[Saved entries]
= = = = = = =
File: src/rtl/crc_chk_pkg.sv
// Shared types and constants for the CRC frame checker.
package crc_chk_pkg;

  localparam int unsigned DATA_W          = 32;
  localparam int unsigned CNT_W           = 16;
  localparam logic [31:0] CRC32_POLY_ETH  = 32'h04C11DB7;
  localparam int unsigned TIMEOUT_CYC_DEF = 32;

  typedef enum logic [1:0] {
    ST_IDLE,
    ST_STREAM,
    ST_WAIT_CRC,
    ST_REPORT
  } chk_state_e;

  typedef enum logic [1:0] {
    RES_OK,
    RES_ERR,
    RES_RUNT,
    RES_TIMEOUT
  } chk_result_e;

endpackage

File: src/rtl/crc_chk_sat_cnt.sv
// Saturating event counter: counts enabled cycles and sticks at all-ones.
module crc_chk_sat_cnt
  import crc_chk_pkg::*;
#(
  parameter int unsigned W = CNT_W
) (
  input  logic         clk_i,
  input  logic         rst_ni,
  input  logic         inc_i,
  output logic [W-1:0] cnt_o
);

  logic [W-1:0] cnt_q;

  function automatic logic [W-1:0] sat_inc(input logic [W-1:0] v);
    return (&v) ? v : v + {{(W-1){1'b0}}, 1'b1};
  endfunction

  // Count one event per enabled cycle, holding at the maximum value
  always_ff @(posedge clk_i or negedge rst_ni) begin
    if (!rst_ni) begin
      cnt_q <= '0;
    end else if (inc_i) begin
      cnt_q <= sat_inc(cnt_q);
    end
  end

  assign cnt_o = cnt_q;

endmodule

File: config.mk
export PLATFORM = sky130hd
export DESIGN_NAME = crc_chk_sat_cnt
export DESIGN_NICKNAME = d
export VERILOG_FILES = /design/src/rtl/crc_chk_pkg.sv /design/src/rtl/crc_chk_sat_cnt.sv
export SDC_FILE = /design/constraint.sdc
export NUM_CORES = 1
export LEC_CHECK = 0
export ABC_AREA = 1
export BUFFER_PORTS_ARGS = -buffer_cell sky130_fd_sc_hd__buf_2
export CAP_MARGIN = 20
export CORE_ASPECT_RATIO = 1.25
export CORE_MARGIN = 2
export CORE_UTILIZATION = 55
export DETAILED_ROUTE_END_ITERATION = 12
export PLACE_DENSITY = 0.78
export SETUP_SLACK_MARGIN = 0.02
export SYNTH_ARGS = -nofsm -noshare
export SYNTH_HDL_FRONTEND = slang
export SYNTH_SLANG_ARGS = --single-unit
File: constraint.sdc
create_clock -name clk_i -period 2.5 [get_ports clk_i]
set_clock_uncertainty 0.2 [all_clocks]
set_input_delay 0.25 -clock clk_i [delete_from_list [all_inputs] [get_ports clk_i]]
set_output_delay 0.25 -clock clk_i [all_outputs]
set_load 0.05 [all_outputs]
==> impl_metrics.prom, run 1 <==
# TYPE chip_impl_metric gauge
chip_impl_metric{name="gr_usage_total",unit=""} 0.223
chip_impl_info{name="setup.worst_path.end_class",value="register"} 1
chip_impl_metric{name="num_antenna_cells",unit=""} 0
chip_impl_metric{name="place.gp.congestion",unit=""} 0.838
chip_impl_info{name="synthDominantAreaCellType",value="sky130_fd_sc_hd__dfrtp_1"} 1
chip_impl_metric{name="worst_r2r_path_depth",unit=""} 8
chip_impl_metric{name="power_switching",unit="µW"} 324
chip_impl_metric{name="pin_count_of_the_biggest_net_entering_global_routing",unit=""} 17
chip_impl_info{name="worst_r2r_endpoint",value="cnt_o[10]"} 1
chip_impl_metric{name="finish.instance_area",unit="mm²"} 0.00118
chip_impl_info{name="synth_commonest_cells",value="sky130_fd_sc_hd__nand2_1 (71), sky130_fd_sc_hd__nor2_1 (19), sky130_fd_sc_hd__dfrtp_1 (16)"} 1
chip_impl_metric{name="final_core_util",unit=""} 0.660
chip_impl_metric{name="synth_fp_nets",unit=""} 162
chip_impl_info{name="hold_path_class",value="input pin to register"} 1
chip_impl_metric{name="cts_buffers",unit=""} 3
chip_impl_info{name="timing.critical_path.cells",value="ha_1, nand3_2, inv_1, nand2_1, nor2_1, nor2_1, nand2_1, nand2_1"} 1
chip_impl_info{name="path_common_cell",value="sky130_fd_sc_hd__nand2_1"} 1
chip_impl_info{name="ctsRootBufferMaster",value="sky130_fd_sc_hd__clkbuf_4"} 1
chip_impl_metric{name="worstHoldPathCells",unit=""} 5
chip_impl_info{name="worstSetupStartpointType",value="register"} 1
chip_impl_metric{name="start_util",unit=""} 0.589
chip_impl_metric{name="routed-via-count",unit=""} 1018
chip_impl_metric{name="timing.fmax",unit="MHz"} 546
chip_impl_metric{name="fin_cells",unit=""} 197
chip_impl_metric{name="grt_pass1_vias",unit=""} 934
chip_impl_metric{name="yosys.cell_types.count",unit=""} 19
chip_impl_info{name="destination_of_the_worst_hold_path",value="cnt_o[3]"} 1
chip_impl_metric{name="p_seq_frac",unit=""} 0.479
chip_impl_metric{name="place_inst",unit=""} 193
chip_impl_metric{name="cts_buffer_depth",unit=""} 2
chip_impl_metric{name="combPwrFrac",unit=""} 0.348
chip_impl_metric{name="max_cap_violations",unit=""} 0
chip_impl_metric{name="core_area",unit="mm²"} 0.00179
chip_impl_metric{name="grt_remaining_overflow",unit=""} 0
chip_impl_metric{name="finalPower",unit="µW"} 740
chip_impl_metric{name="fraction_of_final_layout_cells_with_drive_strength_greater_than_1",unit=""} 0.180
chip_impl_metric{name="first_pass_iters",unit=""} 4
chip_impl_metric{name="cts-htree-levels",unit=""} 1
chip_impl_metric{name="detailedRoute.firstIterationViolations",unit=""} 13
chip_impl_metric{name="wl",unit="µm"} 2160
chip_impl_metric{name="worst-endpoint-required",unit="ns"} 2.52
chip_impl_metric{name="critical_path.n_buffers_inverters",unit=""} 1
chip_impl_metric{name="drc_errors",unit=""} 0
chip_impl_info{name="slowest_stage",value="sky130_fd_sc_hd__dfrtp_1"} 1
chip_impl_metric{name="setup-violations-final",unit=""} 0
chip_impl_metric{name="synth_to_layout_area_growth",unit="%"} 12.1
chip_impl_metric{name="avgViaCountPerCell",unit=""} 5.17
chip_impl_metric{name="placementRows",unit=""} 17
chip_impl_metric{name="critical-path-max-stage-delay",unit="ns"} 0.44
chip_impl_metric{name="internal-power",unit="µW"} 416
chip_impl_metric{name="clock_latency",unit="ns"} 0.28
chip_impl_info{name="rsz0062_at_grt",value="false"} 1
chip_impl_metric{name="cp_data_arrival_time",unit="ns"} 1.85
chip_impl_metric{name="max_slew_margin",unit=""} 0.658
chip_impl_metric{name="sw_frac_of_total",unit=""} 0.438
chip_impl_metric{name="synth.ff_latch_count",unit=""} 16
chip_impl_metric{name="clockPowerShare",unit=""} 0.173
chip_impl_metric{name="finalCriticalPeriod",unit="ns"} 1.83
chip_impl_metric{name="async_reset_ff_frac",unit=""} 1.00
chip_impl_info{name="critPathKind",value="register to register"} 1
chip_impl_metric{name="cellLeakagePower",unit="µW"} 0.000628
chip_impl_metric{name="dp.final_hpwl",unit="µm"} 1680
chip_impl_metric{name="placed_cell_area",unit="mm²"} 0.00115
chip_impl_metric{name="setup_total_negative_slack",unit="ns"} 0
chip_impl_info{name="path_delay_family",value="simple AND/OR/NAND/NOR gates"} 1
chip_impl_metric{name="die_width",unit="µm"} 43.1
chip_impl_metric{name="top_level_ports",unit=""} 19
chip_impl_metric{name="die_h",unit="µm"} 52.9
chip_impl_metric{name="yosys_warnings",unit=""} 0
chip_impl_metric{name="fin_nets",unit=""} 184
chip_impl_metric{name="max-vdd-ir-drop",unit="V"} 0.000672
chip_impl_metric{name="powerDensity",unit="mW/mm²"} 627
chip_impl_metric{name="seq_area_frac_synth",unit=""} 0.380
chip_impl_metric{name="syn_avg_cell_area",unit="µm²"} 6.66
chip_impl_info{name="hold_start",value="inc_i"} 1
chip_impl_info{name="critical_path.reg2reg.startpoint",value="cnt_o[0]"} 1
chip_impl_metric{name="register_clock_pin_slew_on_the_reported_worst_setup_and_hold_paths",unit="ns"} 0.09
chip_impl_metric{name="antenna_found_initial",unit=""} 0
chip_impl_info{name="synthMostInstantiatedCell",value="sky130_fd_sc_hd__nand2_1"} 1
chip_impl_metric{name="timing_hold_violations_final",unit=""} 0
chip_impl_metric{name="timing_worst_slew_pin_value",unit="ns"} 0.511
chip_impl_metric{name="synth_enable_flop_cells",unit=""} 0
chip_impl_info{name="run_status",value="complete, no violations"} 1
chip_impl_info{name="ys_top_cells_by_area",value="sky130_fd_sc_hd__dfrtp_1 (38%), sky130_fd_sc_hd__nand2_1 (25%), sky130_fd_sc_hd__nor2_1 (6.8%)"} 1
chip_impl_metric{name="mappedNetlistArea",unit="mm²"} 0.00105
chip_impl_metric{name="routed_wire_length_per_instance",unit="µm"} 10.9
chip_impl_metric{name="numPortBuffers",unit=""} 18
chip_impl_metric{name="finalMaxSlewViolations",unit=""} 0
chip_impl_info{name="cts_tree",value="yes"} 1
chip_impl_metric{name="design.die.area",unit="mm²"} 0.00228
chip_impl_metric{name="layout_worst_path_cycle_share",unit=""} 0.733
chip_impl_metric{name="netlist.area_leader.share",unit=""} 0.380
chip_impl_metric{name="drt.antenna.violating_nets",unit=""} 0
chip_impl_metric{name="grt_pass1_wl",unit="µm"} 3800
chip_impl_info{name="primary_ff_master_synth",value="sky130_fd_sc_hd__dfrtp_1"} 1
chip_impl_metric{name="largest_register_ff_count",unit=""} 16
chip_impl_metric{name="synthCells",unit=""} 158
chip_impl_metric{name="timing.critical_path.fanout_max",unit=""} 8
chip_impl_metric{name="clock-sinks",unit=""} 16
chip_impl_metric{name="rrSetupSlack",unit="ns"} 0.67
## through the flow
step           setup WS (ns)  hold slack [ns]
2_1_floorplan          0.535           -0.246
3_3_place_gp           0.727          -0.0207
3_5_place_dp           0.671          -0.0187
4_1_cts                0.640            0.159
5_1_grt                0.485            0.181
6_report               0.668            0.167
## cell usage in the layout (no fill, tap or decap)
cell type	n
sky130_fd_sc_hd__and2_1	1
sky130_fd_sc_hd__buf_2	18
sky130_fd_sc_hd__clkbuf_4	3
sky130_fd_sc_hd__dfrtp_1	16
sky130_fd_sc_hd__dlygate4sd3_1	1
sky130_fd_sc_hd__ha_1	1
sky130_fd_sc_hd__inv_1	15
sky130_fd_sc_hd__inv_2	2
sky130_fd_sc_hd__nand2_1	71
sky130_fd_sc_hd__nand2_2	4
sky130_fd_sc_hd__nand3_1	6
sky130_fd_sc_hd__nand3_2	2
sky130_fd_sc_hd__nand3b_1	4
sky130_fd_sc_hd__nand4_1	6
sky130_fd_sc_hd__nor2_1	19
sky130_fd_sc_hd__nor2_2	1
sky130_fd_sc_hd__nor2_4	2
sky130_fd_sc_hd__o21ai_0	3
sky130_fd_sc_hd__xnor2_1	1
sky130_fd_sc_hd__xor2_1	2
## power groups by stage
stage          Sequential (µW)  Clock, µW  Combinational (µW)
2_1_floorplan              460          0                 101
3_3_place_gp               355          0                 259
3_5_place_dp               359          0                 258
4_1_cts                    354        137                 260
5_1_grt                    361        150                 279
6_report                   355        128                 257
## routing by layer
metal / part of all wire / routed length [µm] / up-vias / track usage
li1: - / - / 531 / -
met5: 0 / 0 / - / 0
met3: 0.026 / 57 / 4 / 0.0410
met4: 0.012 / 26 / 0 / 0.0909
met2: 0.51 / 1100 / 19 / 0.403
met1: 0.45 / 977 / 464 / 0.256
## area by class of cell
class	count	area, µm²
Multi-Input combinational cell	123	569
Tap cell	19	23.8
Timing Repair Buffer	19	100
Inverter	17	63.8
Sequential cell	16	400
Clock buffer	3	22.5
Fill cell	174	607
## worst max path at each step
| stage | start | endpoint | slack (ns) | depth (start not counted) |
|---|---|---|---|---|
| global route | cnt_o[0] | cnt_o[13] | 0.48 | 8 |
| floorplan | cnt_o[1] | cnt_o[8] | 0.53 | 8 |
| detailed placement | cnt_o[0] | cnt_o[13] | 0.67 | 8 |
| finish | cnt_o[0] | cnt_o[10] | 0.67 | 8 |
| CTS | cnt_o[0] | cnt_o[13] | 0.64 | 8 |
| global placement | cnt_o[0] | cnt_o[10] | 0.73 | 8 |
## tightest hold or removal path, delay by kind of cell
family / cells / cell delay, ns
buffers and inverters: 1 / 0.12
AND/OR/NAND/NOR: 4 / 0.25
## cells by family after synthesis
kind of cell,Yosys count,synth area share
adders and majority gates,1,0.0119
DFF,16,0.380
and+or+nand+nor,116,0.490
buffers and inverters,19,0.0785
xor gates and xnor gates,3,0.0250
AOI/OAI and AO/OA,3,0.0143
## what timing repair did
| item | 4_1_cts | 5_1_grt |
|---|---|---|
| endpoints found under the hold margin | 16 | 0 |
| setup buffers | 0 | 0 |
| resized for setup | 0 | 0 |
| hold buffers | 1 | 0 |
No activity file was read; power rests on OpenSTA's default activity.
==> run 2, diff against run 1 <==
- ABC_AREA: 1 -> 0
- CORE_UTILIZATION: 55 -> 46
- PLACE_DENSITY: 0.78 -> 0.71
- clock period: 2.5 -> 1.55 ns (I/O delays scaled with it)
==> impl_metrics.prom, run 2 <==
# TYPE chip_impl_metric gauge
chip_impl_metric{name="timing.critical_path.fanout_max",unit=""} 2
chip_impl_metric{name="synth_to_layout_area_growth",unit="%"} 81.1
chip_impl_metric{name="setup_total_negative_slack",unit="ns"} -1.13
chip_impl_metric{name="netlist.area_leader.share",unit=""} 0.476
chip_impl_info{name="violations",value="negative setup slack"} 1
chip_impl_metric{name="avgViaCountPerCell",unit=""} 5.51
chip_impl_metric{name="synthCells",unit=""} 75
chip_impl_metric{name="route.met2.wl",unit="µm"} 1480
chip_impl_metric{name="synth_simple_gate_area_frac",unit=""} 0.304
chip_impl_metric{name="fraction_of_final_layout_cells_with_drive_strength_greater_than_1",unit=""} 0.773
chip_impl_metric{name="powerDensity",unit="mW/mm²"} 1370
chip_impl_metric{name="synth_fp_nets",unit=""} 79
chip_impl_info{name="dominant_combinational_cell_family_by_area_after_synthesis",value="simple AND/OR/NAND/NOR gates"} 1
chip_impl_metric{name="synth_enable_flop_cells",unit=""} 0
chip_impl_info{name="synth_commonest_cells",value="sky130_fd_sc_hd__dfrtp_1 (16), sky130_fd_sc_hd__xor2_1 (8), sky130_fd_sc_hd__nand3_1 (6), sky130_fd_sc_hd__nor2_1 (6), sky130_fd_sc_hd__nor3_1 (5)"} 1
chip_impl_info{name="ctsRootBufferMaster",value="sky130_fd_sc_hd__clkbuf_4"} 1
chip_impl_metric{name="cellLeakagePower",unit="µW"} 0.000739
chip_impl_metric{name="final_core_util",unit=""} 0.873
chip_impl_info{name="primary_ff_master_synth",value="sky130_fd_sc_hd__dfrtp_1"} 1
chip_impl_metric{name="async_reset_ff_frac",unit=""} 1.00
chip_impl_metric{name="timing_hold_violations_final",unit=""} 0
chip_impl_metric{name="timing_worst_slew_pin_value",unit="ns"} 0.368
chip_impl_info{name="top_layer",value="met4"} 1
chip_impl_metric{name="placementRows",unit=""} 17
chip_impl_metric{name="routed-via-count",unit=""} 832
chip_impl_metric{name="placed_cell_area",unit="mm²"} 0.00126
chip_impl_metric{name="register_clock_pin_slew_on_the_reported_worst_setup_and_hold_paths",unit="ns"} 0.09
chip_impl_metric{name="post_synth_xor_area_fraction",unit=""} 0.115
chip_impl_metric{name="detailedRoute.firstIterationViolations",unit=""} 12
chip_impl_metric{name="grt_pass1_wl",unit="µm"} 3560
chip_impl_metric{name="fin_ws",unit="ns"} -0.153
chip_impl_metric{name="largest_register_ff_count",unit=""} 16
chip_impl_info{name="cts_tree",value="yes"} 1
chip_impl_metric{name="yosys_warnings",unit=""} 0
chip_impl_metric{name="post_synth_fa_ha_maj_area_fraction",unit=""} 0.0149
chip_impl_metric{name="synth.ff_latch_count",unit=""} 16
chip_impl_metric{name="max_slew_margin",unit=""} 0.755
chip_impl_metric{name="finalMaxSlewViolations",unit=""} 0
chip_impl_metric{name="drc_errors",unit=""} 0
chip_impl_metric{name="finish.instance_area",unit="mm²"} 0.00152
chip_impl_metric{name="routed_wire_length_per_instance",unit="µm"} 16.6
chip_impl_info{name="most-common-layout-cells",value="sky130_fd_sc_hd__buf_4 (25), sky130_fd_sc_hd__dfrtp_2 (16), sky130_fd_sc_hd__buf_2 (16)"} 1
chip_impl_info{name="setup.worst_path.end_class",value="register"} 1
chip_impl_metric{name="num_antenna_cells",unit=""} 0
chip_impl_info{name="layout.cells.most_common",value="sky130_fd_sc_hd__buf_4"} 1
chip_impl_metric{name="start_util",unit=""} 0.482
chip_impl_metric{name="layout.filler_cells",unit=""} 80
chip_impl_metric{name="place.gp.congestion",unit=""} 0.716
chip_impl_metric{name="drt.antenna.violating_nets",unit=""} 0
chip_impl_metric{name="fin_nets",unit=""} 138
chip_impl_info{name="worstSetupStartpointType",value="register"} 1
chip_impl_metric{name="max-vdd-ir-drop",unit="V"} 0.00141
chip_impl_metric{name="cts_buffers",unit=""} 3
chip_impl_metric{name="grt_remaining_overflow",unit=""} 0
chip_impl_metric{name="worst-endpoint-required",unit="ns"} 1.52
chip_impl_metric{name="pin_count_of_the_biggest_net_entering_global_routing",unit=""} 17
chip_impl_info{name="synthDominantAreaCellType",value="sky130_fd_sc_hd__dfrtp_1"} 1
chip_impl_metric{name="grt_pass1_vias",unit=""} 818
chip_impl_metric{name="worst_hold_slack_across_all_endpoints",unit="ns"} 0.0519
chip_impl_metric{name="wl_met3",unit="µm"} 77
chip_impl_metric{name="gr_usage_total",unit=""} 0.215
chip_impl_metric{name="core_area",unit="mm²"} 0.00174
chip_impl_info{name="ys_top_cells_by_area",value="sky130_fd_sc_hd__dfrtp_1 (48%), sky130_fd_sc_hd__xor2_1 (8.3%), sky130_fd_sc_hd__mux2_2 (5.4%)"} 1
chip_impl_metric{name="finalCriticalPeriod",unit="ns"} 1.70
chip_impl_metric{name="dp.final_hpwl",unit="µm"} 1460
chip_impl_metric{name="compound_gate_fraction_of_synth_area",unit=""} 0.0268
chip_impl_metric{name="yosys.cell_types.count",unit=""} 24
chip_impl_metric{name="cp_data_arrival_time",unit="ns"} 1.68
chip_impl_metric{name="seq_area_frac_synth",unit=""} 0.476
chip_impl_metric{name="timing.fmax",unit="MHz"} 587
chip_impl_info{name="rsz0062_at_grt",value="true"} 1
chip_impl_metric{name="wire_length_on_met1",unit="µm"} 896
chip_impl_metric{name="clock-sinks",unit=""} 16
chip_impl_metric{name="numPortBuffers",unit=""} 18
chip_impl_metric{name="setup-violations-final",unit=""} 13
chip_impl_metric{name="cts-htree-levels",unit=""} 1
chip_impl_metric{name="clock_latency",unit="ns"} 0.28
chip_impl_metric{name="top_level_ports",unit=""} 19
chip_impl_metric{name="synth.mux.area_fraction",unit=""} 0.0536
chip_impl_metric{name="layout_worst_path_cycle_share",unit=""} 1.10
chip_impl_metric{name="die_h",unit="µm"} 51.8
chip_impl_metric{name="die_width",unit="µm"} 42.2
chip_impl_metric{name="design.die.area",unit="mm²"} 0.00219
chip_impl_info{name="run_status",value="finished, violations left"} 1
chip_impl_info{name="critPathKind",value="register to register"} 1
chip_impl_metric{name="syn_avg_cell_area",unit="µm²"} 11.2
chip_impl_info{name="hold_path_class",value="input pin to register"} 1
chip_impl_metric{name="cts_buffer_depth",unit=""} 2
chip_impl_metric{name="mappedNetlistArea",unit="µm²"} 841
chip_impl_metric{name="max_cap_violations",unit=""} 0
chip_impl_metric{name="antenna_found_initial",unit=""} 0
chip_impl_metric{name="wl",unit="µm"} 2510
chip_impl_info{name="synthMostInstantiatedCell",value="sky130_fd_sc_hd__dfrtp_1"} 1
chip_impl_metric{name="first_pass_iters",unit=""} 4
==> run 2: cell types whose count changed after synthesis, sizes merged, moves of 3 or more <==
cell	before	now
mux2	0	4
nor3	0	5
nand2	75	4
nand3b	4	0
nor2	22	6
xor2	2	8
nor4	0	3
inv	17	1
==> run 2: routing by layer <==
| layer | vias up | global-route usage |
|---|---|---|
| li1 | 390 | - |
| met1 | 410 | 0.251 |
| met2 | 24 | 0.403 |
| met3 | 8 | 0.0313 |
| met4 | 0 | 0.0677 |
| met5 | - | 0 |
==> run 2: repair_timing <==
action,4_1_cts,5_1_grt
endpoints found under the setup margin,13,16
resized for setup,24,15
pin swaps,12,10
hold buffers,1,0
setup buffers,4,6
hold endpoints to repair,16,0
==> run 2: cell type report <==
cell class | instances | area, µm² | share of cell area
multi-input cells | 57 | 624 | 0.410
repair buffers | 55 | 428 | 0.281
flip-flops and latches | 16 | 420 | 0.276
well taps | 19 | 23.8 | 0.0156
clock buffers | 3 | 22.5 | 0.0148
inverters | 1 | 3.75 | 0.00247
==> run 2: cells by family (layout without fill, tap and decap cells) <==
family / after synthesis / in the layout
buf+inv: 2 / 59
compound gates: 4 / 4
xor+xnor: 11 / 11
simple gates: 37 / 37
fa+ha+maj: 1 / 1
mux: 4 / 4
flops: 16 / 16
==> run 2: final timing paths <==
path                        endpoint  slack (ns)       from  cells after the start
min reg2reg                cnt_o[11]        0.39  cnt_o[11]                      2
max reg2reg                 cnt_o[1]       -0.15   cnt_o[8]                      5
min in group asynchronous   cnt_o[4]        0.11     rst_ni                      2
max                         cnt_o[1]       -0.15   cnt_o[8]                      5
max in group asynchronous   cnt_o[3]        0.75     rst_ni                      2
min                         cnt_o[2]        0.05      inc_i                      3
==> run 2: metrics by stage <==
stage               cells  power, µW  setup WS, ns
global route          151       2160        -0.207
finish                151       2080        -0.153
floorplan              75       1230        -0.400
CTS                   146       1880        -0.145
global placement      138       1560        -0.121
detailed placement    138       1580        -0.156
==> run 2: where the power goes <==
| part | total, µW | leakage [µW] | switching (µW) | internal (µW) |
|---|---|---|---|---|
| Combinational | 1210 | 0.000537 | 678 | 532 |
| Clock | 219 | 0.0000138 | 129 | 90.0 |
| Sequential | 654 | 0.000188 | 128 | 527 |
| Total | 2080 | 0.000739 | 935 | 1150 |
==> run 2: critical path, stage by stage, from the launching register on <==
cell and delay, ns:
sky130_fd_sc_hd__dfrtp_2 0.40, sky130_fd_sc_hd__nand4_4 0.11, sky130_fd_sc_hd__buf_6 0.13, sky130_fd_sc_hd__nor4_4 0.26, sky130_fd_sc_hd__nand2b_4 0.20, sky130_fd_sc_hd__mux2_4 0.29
= = = = = = =
◆ YOUR TASK ◆
Find the count of lines in the data above where the string "firstIterationViolations" occurs. Provide that number alone.

◆ EXERCISE OUTPUT ◆
2